Holidays with Gender Dysphoria

Holidays are often a time of extended family getting together and catching up on life. This can be wonderful and it can be very stressful. There are many different things about the holidays that can trigger and worsen gender dysphoria. Below are examples of a variety of different things that could potentially be challenging. If you are someone struggling with gender dysphoria, then this is for you. Also if you are a parent of a child struggling with gender dysphoria then here are some things to think about and look out for. Perhaps you could talk about these things with your child before family gatherings.

Potential Challenges:

  1. The cultural difference between you and your grandparents: Because grandparents grew up in a different cultural moment, they often do not understand the category of gender identity the same way that youth do. They may have lived their entire life not knowing anyone who is gender nonconforming. They may have had the stereotypical gender norms reinforced throughout their life. Because of the culture they grew up in, they may not have the categories to understand gender dysphoria. They may inadvertently make hurtful comments, even if they are well intended.
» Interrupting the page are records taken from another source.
==> src/design/kslp_pkg.sv <==
// Package: shared types and constants for the short/long key press detector.
package kslp_pkg;

  localparam int NUM_KEYS  = 7;
  localparam int KEYS_W    = 7;
  localparam int CODE_W    = 3;
  localparam int TIMER_W   = 8;
  localparam int CFG_IDX_W = 2;

  localparam logic [TIMER_W-1:0] TIMER_MAX = '1;

  // Item kinds
  localparam logic KIND_TICK = 1'b0;
  localparam logic KIND_SCAN = 1'b1;

  // Register indexes
  localparam logic [CFG_IDX_W-1:0] REG_SHORT_MIN = 2'd0;
  localparam logic [CFG_IDX_W-1:0] REG_SHORT_MAX = 2'd1;
  localparam logic [CFG_IDX_W-1:0] REG_LONG      = 2'd2;

  // Register reset values
  localparam logic [TIMER_W-1:0] SHORT_MIN_RST = 8'd1;
  localparam logic [TIMER_W-1:0] SHORT_MAX_RST = 8'd6;
  localparam logic [TIMER_W-1:0] LONG_RST      = 8'd8;

  typedef struct packed {
    logic [TIMER_W-1:0] short_min_ticks;
    logic [TIMER_W-1:0] short_max_ticks;
    logic [TIMER_W-1:0] long_ticks;
  } cfg_t;

endpackage

==> src/design/kslp_intf.sv <==
// Interfaces: item, result and configuration channels.
interface kslp_item_if;
  logic                        valid;
  logic                        ready;
  logic                        kind;
  logic [kslp_pkg::KEYS_W-1:0] keys_n;

  modport source (output valid, kind, keys_n, input ready);
  modport sink (input valid, kind, keys_n, output ready);
endinterface

interface kslp_result_if;
  logic                        valid;
  logic                        ready;
  logic [kslp_pkg::CODE_W-1:0] key_code;
  logic                        long_press;

  modport source (output valid, key_code, long_press, input ready);
  modport sink (input valid, key_code, long_press, output ready);
endinterface

interface kslp_cfg_if;
  logic                           valid;
  logic                           ready;
  logic [kslp_pkg::CFG_IDX_W-1:0] index;
  logic [kslp_pkg::TIMER_W-1:0]   data;

  modport source (output valid, index, data, input ready);
  modport sink (input valid, index, data, output ready);
endinterface

==> src/design/kslp_cfg_regs.sv <==
// Configuration registers: press window bounds and long press threshold.
module kslp_cfg_regs (
  input  logic                           clk,
  input  logic                           rst,
  input  logic                           wr_en,
  input  logic [kslp_pkg::CFG_IDX_W-1:0] wr_index,
  input  logic [kslp_pkg::TIMER_W-1:0]   wr_data,
  output kslp_pkg::cfg_t                 cfg
);

  always_ff @(posedge clk) begin
    if (rst) begin
      cfg.short_min_ticks <= kslp_pkg::SHORT_MIN_RST;
      cfg.short_max_ticks <= kslp_pkg::SHORT_MAX_RST;
      cfg.long_ticks      <= kslp_pkg::LONG_RST;
    end else if (wr_en) begin
      case (wr_index)
        kslp_pkg::REG_SHORT_MIN: cfg.short_min_ticks <= wr_data;
        kslp_pkg::REG_SHORT_MAX: cfg.short_max_ticks <= wr_data;
        kslp_pkg::REG_LONG:      cfg.long_ticks      <= wr_data;
        default: ;  // drop writes to unmapped indexes
      endcase
    end
  end

endmodule

==> src/design/kslp_core.sv <==
// Press tracking state and short/long classification for one item per cycle while go is high.
module kslp_core #(
  parameter int NUM_KEYS = kslp_pkg::NUM_KEYS
) (
  input  logic                        clk,
  input  logic                        rst,
  input  logic                        go,
  input  logic                        kind,
  input  logic [kslp_pkg::KEYS_W-1:0] keys_n,
  input  kslp_pkg::cfg_t              cfg,
  output logic                        res_valid,
  output logic [kslp_pkg::CODE_W-1:0] res_code,
  output logic                        res_long
);

  logic                         tracking, tracking_next;
  logic [kslp_pkg::CODE_W-1:0]  held_key, held_key_next;
  logic [kslp_pkg::TIMER_W-1:0] press_timer, press_timer_next;
  logic                         timer_running, timer_running_next;
  logic [kslp_pkg::CODE_W-1:0]  code;

  // Lowest pressed key wins; keys at or above NUM_KEYS are ignored.
  always_comb begin
    code = '0;
    for (int i = NUM_KEYS - 1; i >= 0; i--) begin
      if (!keys_n[i]) begin
        code = kslp_pkg::CODE_W'(i + 1);
      end
    end
  end

  always_comb begin
    tracking_next      = tracking;
    held_key_next      = held_key;
    press_timer_next   = press_timer;
    timer_running_next = timer_running;
    res_valid          = 1'b0;
    res_code           = held_key;
    res_long           = 1'b0;
    if (kind == kslp_pkg::KIND_TICK) begin
      if (timer_running && press_timer != kslp_pkg::TIMER_MAX) begin
        press_timer_next = press_timer + 1'b1;
      end
    end else if (code == '0) begin
      // Full release: report a short press inside the open window.
      res_valid = (press_timer > cfg.short_min_ticks) &&
                  (press_timer < cfg.short_max_ticks) && (held_key != '0);
      tracking_next      = 1'b0;
      timer_running_next = 1'b0;
      press_timer_next   = '0;
    end else if (!tracking) begin
      held_key_next    = code;
      tracking_next    = 1'b1;
      press_timer_next = '0;
    end else if (code == held_key) begin
      timer_running_next = 1'b1;
      if (press_timer > cfg.long_ticks) begin
        press_timer_next = cfg.long_ticks;
        res_valid        = 1'b1;
        res_long         = 1'b1;
      end
    end
  end

  always_ff @(posedge clk) begin
    if (rst) begin
      tracking      <= 1'b0;
      held_key      <= '0;
      press_timer   <= '0;
      timer_running <= 1'b0;
    end else if (go) begin
      tracking      <= tracking_next;
      held_key      <= held_key_next;
      press_timer   <= press_timer_next;
      timer_running <= timer_running_next;
    end
  end

  a_run_needs_track: assert property (@(posedge clk) disable iff (rst)
    timer_running |-> tracking)
    else $error("timer running while no key is tracked");

  a_timer_idle_zero: assert property (@(posedge clk) disable iff (rst)
    (press_timer != '0) |-> tracking)
    else $error("press timer nonzero while idle");

  a_long_from_track: assert property (@(posedge clk) disable iff (rst)
    (go && res_valid && res_long) |=> (press_timer == $past(cfg.long_ticks)) && tracking)
    else $error("long press did not clamp the timer");

  a_tick_silent: assert property (@(posedge clk) disable iff (rst)
    (kind == kslp_pkg::KIND_TICK) |-> !res_valid)
    else $error("tick produced a result");

endmodule

==> src/design/key_short_long_press_detector_top.sv <==
// An item transferred into the input register gives its result at the output register
//   on the edge where the input stage advances; a stalled result side delays that edge.
// Throughput: one item per cycle while the result side takes each transfer.
// The tracking state is registered feedback updated on each advance, so every item sees the last.
// Reset (rst, synchronous, active high) clears tracking state and both stages
//   and loads the window registers with 1, 6 and 8.
module key_short_long_press_detector_top #(
  parameter int NUM_KEYS = kslp_pkg::NUM_KEYS
) (
  input logic          clk,
  input logic          rst,
  kslp_item_if.sink    items,
  kslp_result_if.source results,
  kslp_cfg_if.sink     cfg
);

  // Input stage: hold one item until the result register can take its outcome.
  logic                        s1_valid;
  logic                        s1_kind;
  logic [kslp_pkg::KEYS_W-1:0] s1_keys_n;
  logic                        s1_go;

  // Result stage.
  logic                        out_valid;
  logic [kslp_pkg::CODE_W-1:0] out_code;
  logic                        out_long;

  // Core outcome for the item in the input stage.
  logic                        res_valid;
  logic [kslp_pkg::CODE_W-1:0] res_code;
  logic                        res_long;

  kslp_pkg::cfg_t              cfg_regs;

  // The input stage advances when the result register is empty or draining,
  // so a stalled result never loses the next outcome.
  assign s1_go       = s1_valid && (!out_valid || results.ready);
  assign items.ready = !s1_valid || s1_go;
  assign cfg.ready   = 1'b1;

  always_ff @(posedge clk) begin
    if (rst) begin
      s1_valid <= 1'b0;
    end else if (items.ready) begin
      s1_valid <= items.valid;
    end
  end

  // Payload needs no reset; capture on every input transfer.
  always_ff @(posedge clk) begin
    if (items.valid && items.ready) begin
      s1_kind   <= items.kind;
      s1_keys_n <= items.keys_n;
    end
  end

  kslp_cfg_regs u_cfg_regs (
    .clk      (clk),
    .rst      (rst),
    .wr_en    (cfg.valid && cfg.ready),
    .wr_index (cfg.index),
    .wr_data  (cfg.data),
    .cfg      (cfg_regs)
  );

  kslp_core #(
    .NUM_KEYS (NUM_KEYS)
  ) u_core (
    .clk       (clk),
    .rst       (rst),
    .go        (s1_go),
    .kind      (s1_kind),
    .keys_n    (s1_keys_n),
    .cfg       (cfg_regs),
    .res_valid (res_valid),
    .res_code  (res_code),
    .res_long  (res_long)
  );

  // Result register: load on advance, drop after the transfer otherwise.
  always_ff @(posedge clk) begin
    if (rst) begin
      out_valid <= 1'b0;
    end else if (s1_go) begin
      out_valid <= res_valid;
    end else if (results.ready) begin
      out_valid <= 1'b0;
    end
  end

  always_ff @(posedge clk) begin
    if (s1_go && res_valid) begin
      out_code <= res_code;
      out_long <= res_long;
    end
  end

  assign results.valid      = out_valid;
  assign results.key_code   = out_code;
  assign results.long_press = out_long;

endmodule
==> src/flat_wrapper.sv <==
// flat-port wrapper written by rule: the top's interface ports become plain ports
module key_short_long_press_detector_top_flat 
#(
  parameter int NUM_KEYS = kslp_pkg::NUM_KEYS
)
  (clk, rst, items_valid, items_kind, items_keys_n, items_ready, results_valid, results_key_code, results_long_press, results_ready, cfg_valid, cfg_index, cfg_data, cfg_ready);
  kslp_item_if items_i ();
  kslp_result_if results_i ();
  kslp_cfg_if cfg_i ();
  input logic clk;
  input logic rst;
  input wire logic [$bits(items_i.valid)-1:0] items_valid;
  input wire logic [$bits(items_i.kind)-1:0] items_kind;
  input wire logic [$bits(items_i.keys_n)-1:0] items_keys_n;
  output wire logic [$bits(items_i.ready)-1:0] items_ready;
  output wire logic [$bits(results_i.valid)-1:0] results_valid;
  output wire logic [$bits(results_i.key_code)-1:0] results_key_code;
  output wire logic [$bits(results_i.long_press)-1:0] results_long_press;
  input wire logic [$bits(results_i.ready)-1:0] results_ready;
  input wire logic [$bits(cfg_i.valid)-1:0] cfg_valid;
  input wire logic [$bits(cfg_i.index)-1:0] cfg_index;
  input wire logic [$bits(cfg_i.data)-1:0] cfg_data;
  output wire logic [$bits(cfg_i.ready)-1:0] cfg_ready;
  assign items_i.valid = items_valid;
  assign items_i.kind = items_kind;
  assign items_i.keys_n = items_keys_n;
  assign items_ready = items_i.ready;
  assign results_valid = results_i.valid;
  assign results_key_code = results_i.key_code;
  assign results_long_press = results_i.long_press;
  assign results_i.ready = results_ready;
  assign cfg_i.valid = cfg_valid;
  assign cfg_i.index = cfg_index;
  assign cfg_i.data = cfg_data;
  assign cfg_ready = cfg_i.ready;
  key_short_long_press_detector_top #(.NUM_KEYS(NUM_KEYS)) u_core (.clk(clk), .rst(rst), .items(items_i), .results(results_i), .cfg(cfg_i));
endmodule
==> config.mk <==
export PLATFORM = sky130hd
export DESIGN_NAME = key_short_long_press_detector_top_flat
export DESIGN_NICKNAME = d
export VERILOG_FILES = /design/src/design/kslp_pkg.sv /design/src/design/kslp_intf.sv /design/src/design/kslp_cfg_regs.sv /design/src/design/kslp_core.sv /design/src/design/key_short_long_press_detector_top.sv /design/src/flat_wrapper.sv
export SDC_FILE = /design/constraint.sdc
export NUM_CORES = 1
export LEC_CHECK = 0
export ABC_AREA = 1
export BUFFER_PORTS_ARGS = -buffer_cell sky130_fd_sc_hd__buf_4
export CAP_MARGIN = 30
export CORE_MARGIN = 2
export CORE_UTILIZATION = 40
export DETAILED_ROUTE_END_ITERATION = 8
export HOLD_SLACK_MARGIN = 0.03
export PLACE_DENSITY = 0.56
export SETUP_SLACK_MARGIN = 0.3
export SLEW_MARGIN = 5
export SYNTH_ARGS = -nofsm -noshare
export SYNTH_HDL_FRONTEND = slang
export SYNTH_SLANG_ARGS = --single-unit
==> constraint.sdc <==
create_clock -name clk -period 5.6 [get_ports clk]
set_input_delay 0.28 -clock clk [delete_from_list [all_inputs] [get_ports clk]]
set_output_delay 0.28 -clock clk [all_outputs]
set_load 0.01 [all_outputs]
==> metrics.md <==
| Metric | Value |
|---|---|
| GRT overflow | `0` |
| Layout net count | `426` |
| DRC viols | `0` |
| Final hold violation count | `0` |
| Ys flop type | `dfxtp_1` |
| Initial core utilization | `0.412` |
| Worst r2r src | `u_core.u_core.press_timer[3]` |
| CTS tree | `done` |
| Setup violations, final | `0` |
| Number of synthesized flops with an enable pin | `12` |
| Yosys reg bits | `51` |
| HPWL after DPL | `4570 um` |
| # IOs | `30` |
| Buf/Inv on CP | `2` |
| GP Congestion | `0.813` |
| Synth unique cells | `33` |
| Chip Height | `87.7 um` |
| Yosys warning count | `0` |
| CP delay by family, top | `flip-flops` |
| Syn_nets | `399` |
| Global-route wire length before repair | `9970 um` |
| Worst EP arrival | `1.99 ns` |
| Sequential share of the synthesized area | `0.408` |
| Die ar. | `7680 um2` |
| Final Slew Violations | `0` |
| Most common cell after layout, fill and taps aside | `inv_1` |
| Critical Path Start Type | `flip-flop` |
| Largest net degree at the start of global routing | `30` |
| Crit end category | `flip-flop` |
| GRT Total Usage | `0.169` |
| Leak Pwr | `1.44 nW` |
| CTS buffer count | `5` |
| M1 GR Usage | `0.251` |
| Fin crit period | `1.97 ns` |
| DRT Pass-1 Iters | `4` |
| ANT cells | `0` |
| Highest-count cells in the layout ignoring fill and taps | `inv_1 (53), nand2_1 (52), dfxtp_1 (39)` |
| DRT iter0 DRCs | `106` |
| Row Count | `30` |
| Final Cycle Share | `0.352` |
| DRT Wirelength | `6030 um` |
| Antenna violations before repair | `0` |
| Synthesized area | `2800 um2` |
| Reg clk slew, reported paths | `0.09 ns` |
| Clock root buffer | `clkbuf_8` |
| Die width | `87.7 um` |
| H-tree depth | `2` |
| Post-route ant nets | `0` |
| Synth Instances | `352` |
| Slew of the pin with the lowest slew margin | `0.775 ns` |
| Worst-Skew Late Latency | `0.31 ns` |
| Worst path cell trace | `ha_1, nand2_1, inv_1, nand4_1, a21boi_1, nand4_1, nand2_1, nand2_2, inv_1` |
| Crit path launch | `u_core.u_core.press_timer[3]` |
| Setup Buffers After CTS | `0` |
| M2 GR Usage | `0.251` |
| Hold Path Class | `input port to flip-flop` |
| Clock sinks | `51` |
| Routed wire per std cell | `12.7 um` |
| Mapped Avg Cell Area | `7.95 um2` |
| Worst hold slack | `0.143 ns` |
| Input/output buffers | `28` |
| Async SR Flop Fraction | `0` |
| Vias | `2259` |
| Resized cells post-CTS | `0` |
| CTS Hold Buffers Added | `0` |
| Bufs on Longest Clock Path | `2` |
| Max Cap Viol | `0` |
| Share of cells above drive strength 1 | `0.163` |
| Worst Skew | `0.00831 ns` |
| Slew margin rel. | `0.483` |
| Vias per std cell | `4.75` |
| Worst VDD drop | `0.0987 mV` |
| Worst EP required | `5.62 ns` |
| CP max stage cell | `dfxtp_1` |
| Global routing's busiest layer | `met1` |
| Crit Path Max Fanout | `9` |
| Setup_tns | `0 ns` |
| PwrDens | `237 nW/um2` |
| Core box area | `6790 um2` |
| Largest stage delay on the critical path | `0.54 ns` |
| RSZ-0062 raised after global routing | `no` |
| Critical path class | `flip-flop to flip-flop` |
| Grt met3 use | `0.0283` |
| Area delta synth->final | `13.5%` |
| Vias in the first global route | `2059` |
| Outcome | `complete, no violations` |
| FMAX | `0.508 GHz` |
| Min-delay src | `items_keys_n[4]` |
[routing by layer]
metal	routed length, um	part of all wire
met1	3240	0.54
met2	2540	0.42
met3	166	0.028
met4	78	0.013
met5	0	0
[logic make-up after synthesis]
kind of cell | after synthesis | share of synthesized area
AOI/OAI and AO/OA | 85 | 0.169
xor gates and xnor gates | 1 | 0.00581
adders and majority gates | 24 | 0.107
buffers and inverters | 65 | 0.0921
DFF | 51 | 0.408
other | 1 | 0.00134
and+or+nand+nor | 125 | 0.216
[stage by stage]
| step | setup WS (ns) | area (um2) | std cells | power, W | util |
|---|---|---|---|---|---|
| detailed placement | 3.65 | 3100 | 468 | 0.000552 | 0.456 |
| global route | 3.41 | 3180 | 476 | 0.000799 | 0.468 |
| finish | 3.63 | 3180 | 476 | 0.000752 | 0.468 |
| global placement | 3.69 | 3100 | 468 | 0.000551 | 0.456 |
| CTS | 3.64 | 3180 | 476 | 0.000763 | 0.468 |
| floorplan | 3.82 | 2800 | 352 | 0.000510 | - |
[worst reg2reg max path, delay by kind of cell (launching register included)]
family,cells,cell delay [ns]
flip-flops,1,0.54
adder cells (fa/ha/maj),1,0.31
AND/OR/NAND/NOR,5,0.44
AO/OA/AOI/OAI,1,0.23
buffers and inverters,2,0.17
[cells in the mapped netlist, drive strengths merged, types with 2 or more instances]
| cell | count | area, um2 |
|---|---|---|
| dfxtp | 39 | 781 |
| o211ai | 5 | 37.5 |
| nor3 | 2 | 10.0 |
| a21boi | 2 | 15.0 |
| clkbuf | 7 | 26.3 |
| nand4 | 9 | 56.3 |
| nand3 | 16 | 95.1 |
| nand2 | 60 | 269 |
| o21bai | 8 | 60.1 |
| inv | 57 | 224 |
| o21ai | 35 | 175 |
| nor2 | 38 | 175 |
| a21oi | 31 | 159 |
| ha | 24 | 300 |
| edfxtp | 12 | 360 |
[final timing paths]
path	slack (ns)	endpoint	cells after the start
max reg2reg	3.63	u_core.results.key_code[0]	9
min reg2reg	0.47	u_core.u_cfg_regs.cfg[14]	2
min	0.14	u_core.s1_keys_n[4]	1
max	3.63	u_core.results.key_code[0]	9
[final cells by class]
class	count	area (um2)
Clock buffer	7	76.3
Clock inverter	1	5.00
Fill cell	656	3620
Inverter	57	224
Multi-Input combinational cell	236	1400
Sequential cell	51	1140
Tap cell	96	120
Timing Repair Buffer	28	210
[where the power goes]
group          total [W]  switching (W)  internal (W)
clock network   0.000209       0.000121     0.0000881
logic           0.000130      0.0000774     0.0000526
registers       0.000413      0.0000171      0.000396
[sequential cells by signal, indices dropped and copies added (netlist names)]
name and count:
u_core.u_core.press_timer 8, u_core.results.key_code 3, u_core.s1_keys_n 7, u_core.results.valid 1, u_core.s1_kind 1, u_core.u_cfg_regs.cfg 24
u_core.u_core.res_code 3, u_core.u_core.timer_running 1, u_core.results.long_press 1, u_core.u_core.tracking 1, u_core.s1_valid 1
No activity file was read; power rests on OpenSTA's default activity.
2. Coming out: Holidays can also be hard if you are not “out” to everyone yet. If some relatives don’t know your gender identity and preferred name and pronouns then you are going to have to deal with being misgendered constantly. Hearing the wrong pronouns over and over can really wear you down. Perhaps this will be your first holiday full out as gender nonconforming. That comes with a whole new set of challenges because you don’t know how everyone will respond. The anxiety of the potential disapproval can be very unsettling.

3. Not being out: If you are out with your parents and siblings but do not want to be out with the extended family then you may have to ask your parents not to talk about it and revert back to your “dead name” and wrong pronouns. This might have to happen in order to protect you from coming out where you don’t want to come out. However, having your parents go back to using the wrong pronouns and name can be very hard and trigger up severe dysphoria.
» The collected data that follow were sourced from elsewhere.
File: src/sv/c3c_pkg.sv
// ----------------------------------------------------------------------------
// c3c_pkg: shared types and constants for the 3x3 RGB convolution block
// Register codes, field widths, pipeline control and result beat types.
// ----------------------------------------------------------------------------
package c3c_pkg;

    // sizing defaults for the top-level parameters
    localparam int DEFAULT_MAX_WIDTH  = 1024;
    localparam int DEFAULT_MAX_HEIGHT = 4096;

    // field widths
    localparam int CH_W         = 8;
    localparam int PIX_W        = 3 * CH_W;
    localparam int COEF_W       = 8;
    localparam int KERNEL_W     = 3 * COEF_W;
    localparam int WIDTH_REG_W  = 11;
    localparam int HEIGHT_REG_W = 13;
    localparam int CFG_INDEX_W  = 3;
    localparam int CFG_DATA_W   = 24;

    // arithmetic widths: tap product, row of three, full window of nine
    localparam int PROD_W   = COEF_W + CH_W + 1;
    localparam int ROWSUM_W = PROD_W + 2;
    localparam int SUM_W    = ROWSUM_W + 2;

    // output queue
    localparam int FIFO_DEPTH = 8;

    // register reset values
    localparam logic [CH_W-1:0]         MAX_VALUE_RESET = 8'd255;
    localparam logic [WIDTH_REG_W-1:0]  WIDTH_RESET     = 11'd1024;
    localparam logic [HEIGHT_REG_W-1:0] HEIGHT_RESET    = 13'd1024;

    // register index codes
    localparam logic [CFG_INDEX_W-1:0] CFG_KERNEL_TOP    = 3'd0;
    localparam logic [CFG_INDEX_W-1:0] CFG_KERNEL_MIDDLE = 3'd1;
    localparam logic [CFG_INDEX_W-1:0] CFG_KERNEL_BOTTOM = 3'd2;
    localparam logic [CFG_INDEX_W-1:0] CFG_MAX_VALUE     = 3'd3;
    localparam logic [CFG_INDEX_W-1:0] CFG_IMAGE_WIDTH   = 3'd4;
    localparam logic [CFG_INDEX_W-1:0] CFG_IMAGE_HEIGHT  = 3'd5;

    typedef logic signed [PROD_W-1:0]   prod_t;
    typedef logic signed [ROWSUM_W-1:0] rowsum_t;
    typedef logic signed [SUM_W-1:0]    sum_t;

    // per-item control carried down the pipeline; valid means a result is due
    typedef struct packed {
        logic valid;
        logic last;
        logic top;
        logic bottom;
        logic left;
        logic right;
    } tap_ctl_t;

    typedef struct packed {
        logic            frame_last;
        logic [CH_W-1:0] blue;
        logic [CH_W-1:0] green;
        logic [CH_W-1:0] red;
    } out_beat_t;

endpackage
**config.mk**
```make
export PLATFORM = sky130hd
export DESIGN_NAME = c3c_tap_cell
export DESIGN_NICKNAME = d
export VERILOG_FILES = /design/src/sv/c3c_pkg.sv /design/src/sv/c3c_tap_cell.sv
export SDC_FILE = /design/constraint.sdc
export NUM_CORES = 1
export LEC_CHECK = 0
export BUFFER_PORTS_ARGS = -buffer_cell sky130_fd_sc_hd__buf_2
export CAP_MARGIN = 20
export CORE_ASPECT_RATIO = 1.75
export CORE_MARGIN = 3
export CORE_UTILIZATION = 50
export DETAILED_ROUTE_END_ITERATION = 10
export PLACE_DENSITY = 0.78
export SYNTH_ARGS = -nofsm -noshare
export SYNTH_HDL_FRONTEND = slang
export SYNTH_SLANG_ARGS = --single-unit
```
**constraint.sdc**
```tcl
create_clock -name clk -period 10.1 [get_ports clk]
set_clock_uncertainty 0.15 [all_clocks]
set_input_delay 2.02 -clock clk [delete_from_list [all_inputs] [get_ports clk]]
set_output_delay 2.02 -clock clk [all_outputs]
set_load 0.02 [all_outputs]
```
4. Dealing with comments about your appearance: It seems like relatives always comment about appearance when they haven’t seen you in a while. Especially if you have recently changed your look. They may be seeing you with a new hair cut and new style and their comments about it could be painful. Even if they are trying to be nice it could draw attention to places you don’t want attention and as a result, dysphoria sets in.

5. Holidays and Religion: Another thing that can be triggering is the fact that Christmas if often a religious holiday. Everyone has a different experience with religion. Unfortunately, a lot of gender non-conforming individuals have experienced shame and hate from religious communities. This can make Christmas harder and can again trigger gender dysphoria. Having to pray with the family or go to church service can be challenging.

6. Change in routine: For some, the change in routine is hard. For the last several months you have had a set structure of school in place. Taking a break from school has its benefits: no homework or tests! However, being away from friends and dealing with the big change in schedule can be challenging. Especially if your friends are a huge source of support in your life. Being away from them for the holidays can be hard.

What we can do!

Take breaks: Let your self step away and regroup. Take a walk or just go to the bathroom and put in your headphones and listen to your favorite song. Breathe and regroup before you go back for more. Maybe send a text to your best friends for support.

Ride the wave: When gender dysphoria hits hard it will not last forever. Emotions are like waves; they hit, but they keep moving and it won’t last forever. Focus on riding the wave until it passes and always remember… it will pass.

Look great: Wear your favorite outfit and when it gender dysphoria hits, look at how awesome your outfit is and compliment yourself!

Make a plan: If you can talk to your parents, siblings, or guardian and make a plan beforehand, it may help. Let them know that even if they can’t use the right pronouns and name, it will at least help if they can try not to use your name and use they/them for pronouns if possible. Also make it clear to your family who you are okay with knowing your gender identity and who you do NOT want to know.

Remember: There are thousands of others just like you out there struggling with the same thing. You are not alone and you can do this! You’ve gone through tough dysphoria in the past and you can get through it again! Who you are is beautiful and good. You are a great person full of strengths and an awesome kind heart. You deserve love and acceptance! You are more valuable than you know.